(Collected data entries)
= = = =

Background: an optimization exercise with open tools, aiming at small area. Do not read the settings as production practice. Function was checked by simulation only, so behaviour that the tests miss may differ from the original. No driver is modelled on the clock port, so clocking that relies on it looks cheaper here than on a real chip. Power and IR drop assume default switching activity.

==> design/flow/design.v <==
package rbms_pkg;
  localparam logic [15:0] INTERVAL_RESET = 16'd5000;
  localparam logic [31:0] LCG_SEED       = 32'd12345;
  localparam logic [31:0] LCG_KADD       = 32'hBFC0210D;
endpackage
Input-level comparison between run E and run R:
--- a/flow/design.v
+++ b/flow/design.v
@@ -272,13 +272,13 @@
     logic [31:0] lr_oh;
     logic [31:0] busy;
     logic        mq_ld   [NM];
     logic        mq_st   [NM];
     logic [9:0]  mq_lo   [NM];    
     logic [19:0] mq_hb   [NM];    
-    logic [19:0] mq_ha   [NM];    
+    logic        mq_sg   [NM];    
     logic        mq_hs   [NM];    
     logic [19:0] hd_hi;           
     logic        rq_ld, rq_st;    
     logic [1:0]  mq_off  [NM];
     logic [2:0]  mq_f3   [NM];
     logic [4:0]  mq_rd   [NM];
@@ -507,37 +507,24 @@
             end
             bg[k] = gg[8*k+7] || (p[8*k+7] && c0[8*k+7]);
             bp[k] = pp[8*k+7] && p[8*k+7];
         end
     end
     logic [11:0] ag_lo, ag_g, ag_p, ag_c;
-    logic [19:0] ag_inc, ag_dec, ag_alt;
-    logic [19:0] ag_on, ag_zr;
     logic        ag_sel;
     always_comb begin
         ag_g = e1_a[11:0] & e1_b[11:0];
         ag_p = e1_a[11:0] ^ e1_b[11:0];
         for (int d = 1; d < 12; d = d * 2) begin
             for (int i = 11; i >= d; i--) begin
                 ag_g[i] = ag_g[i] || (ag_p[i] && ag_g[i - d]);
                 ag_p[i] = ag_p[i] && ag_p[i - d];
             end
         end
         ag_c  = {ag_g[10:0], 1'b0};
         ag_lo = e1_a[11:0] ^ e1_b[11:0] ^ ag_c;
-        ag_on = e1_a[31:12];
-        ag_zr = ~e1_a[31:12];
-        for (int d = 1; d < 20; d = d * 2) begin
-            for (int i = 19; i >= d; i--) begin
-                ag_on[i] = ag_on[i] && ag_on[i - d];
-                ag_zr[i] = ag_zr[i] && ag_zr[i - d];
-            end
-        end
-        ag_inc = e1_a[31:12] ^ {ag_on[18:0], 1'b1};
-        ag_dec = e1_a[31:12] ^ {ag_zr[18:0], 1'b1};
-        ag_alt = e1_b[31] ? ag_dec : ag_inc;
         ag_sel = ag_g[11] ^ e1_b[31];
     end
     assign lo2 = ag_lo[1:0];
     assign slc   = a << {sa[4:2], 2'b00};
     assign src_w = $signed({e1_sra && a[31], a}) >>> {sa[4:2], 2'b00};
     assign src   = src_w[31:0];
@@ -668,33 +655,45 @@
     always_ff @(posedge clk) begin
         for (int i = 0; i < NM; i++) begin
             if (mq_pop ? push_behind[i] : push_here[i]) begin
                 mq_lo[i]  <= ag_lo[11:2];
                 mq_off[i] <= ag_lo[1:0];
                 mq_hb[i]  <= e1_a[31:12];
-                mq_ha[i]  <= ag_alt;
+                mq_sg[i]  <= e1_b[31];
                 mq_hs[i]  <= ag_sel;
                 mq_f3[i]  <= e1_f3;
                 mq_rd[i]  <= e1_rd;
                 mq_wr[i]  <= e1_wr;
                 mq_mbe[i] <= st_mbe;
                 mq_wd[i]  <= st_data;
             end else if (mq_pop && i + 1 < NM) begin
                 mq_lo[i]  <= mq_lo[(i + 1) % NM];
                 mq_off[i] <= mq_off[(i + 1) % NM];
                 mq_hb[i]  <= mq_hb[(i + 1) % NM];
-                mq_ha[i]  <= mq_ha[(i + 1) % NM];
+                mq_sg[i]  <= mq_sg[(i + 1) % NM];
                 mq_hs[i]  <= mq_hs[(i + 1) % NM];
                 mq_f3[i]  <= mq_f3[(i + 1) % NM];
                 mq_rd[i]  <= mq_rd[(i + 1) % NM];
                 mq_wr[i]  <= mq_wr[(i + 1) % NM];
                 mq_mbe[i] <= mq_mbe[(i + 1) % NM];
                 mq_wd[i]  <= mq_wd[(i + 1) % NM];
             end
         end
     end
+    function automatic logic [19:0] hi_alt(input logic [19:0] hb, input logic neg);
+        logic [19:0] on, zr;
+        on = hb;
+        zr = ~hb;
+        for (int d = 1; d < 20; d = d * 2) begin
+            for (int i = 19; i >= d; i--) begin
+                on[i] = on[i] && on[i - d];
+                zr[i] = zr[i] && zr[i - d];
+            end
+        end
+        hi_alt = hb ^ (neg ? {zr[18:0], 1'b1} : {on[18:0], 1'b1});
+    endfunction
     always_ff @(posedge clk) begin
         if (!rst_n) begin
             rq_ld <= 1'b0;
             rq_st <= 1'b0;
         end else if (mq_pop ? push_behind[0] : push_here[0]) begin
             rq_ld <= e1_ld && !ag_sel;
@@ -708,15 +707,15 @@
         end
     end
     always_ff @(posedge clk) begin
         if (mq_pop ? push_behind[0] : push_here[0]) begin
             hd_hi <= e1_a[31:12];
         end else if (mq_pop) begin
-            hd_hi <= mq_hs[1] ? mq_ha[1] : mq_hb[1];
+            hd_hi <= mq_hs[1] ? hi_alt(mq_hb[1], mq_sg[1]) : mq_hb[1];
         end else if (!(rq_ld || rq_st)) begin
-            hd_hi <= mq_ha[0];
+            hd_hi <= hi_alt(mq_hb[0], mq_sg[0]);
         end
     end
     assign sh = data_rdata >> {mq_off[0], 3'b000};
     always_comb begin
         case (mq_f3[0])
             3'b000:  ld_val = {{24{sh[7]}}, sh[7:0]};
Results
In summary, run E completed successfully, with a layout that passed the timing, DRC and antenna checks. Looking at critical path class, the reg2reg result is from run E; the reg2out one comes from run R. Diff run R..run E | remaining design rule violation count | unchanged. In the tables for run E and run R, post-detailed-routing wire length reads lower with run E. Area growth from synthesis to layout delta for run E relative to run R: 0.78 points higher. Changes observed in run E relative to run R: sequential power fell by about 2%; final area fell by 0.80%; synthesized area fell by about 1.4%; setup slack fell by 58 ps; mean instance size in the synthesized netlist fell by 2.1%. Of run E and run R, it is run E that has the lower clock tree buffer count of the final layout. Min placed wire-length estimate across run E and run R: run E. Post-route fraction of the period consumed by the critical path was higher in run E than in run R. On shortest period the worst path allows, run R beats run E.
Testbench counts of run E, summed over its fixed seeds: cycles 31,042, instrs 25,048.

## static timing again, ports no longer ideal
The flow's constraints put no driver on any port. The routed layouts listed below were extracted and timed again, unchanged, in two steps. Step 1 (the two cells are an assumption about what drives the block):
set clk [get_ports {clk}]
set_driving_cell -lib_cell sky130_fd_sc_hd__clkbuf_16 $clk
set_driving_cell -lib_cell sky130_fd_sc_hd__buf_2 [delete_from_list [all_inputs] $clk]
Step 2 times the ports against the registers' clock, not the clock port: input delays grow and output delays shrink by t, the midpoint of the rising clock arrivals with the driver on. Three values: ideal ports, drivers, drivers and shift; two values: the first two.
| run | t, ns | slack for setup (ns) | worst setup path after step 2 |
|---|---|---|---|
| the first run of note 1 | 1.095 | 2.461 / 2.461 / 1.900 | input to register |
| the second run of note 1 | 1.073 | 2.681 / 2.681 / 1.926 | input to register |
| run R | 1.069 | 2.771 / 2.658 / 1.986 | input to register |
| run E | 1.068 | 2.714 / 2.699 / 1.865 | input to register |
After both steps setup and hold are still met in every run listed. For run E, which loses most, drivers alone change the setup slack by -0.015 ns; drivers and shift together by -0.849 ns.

= = = =

▸ **TASK DESCRIPTION**: Only those lines of the entries above that run from the line containing "hd_hi <= e1_a[31:12];" to the line containing "hd_hi <= mq_ha[0];", both included, should be transcribed exactly.

▸ **COMPLETED EXERCISE**:
             hd_hi <= e1_a[31:12];
         end else if (mq_pop) begin
-            hd_hi <= mq_hs[1] ? mq_ha[1] : mq_hb[1];
+            hd_hi <= mq_hs[1] ? hi_alt(mq_hb[1], mq_sg[1]) : mq_hb[1];
         end else if (!(rq_ld || rq_st)) begin
-            hd_hi <= mq_ha[0];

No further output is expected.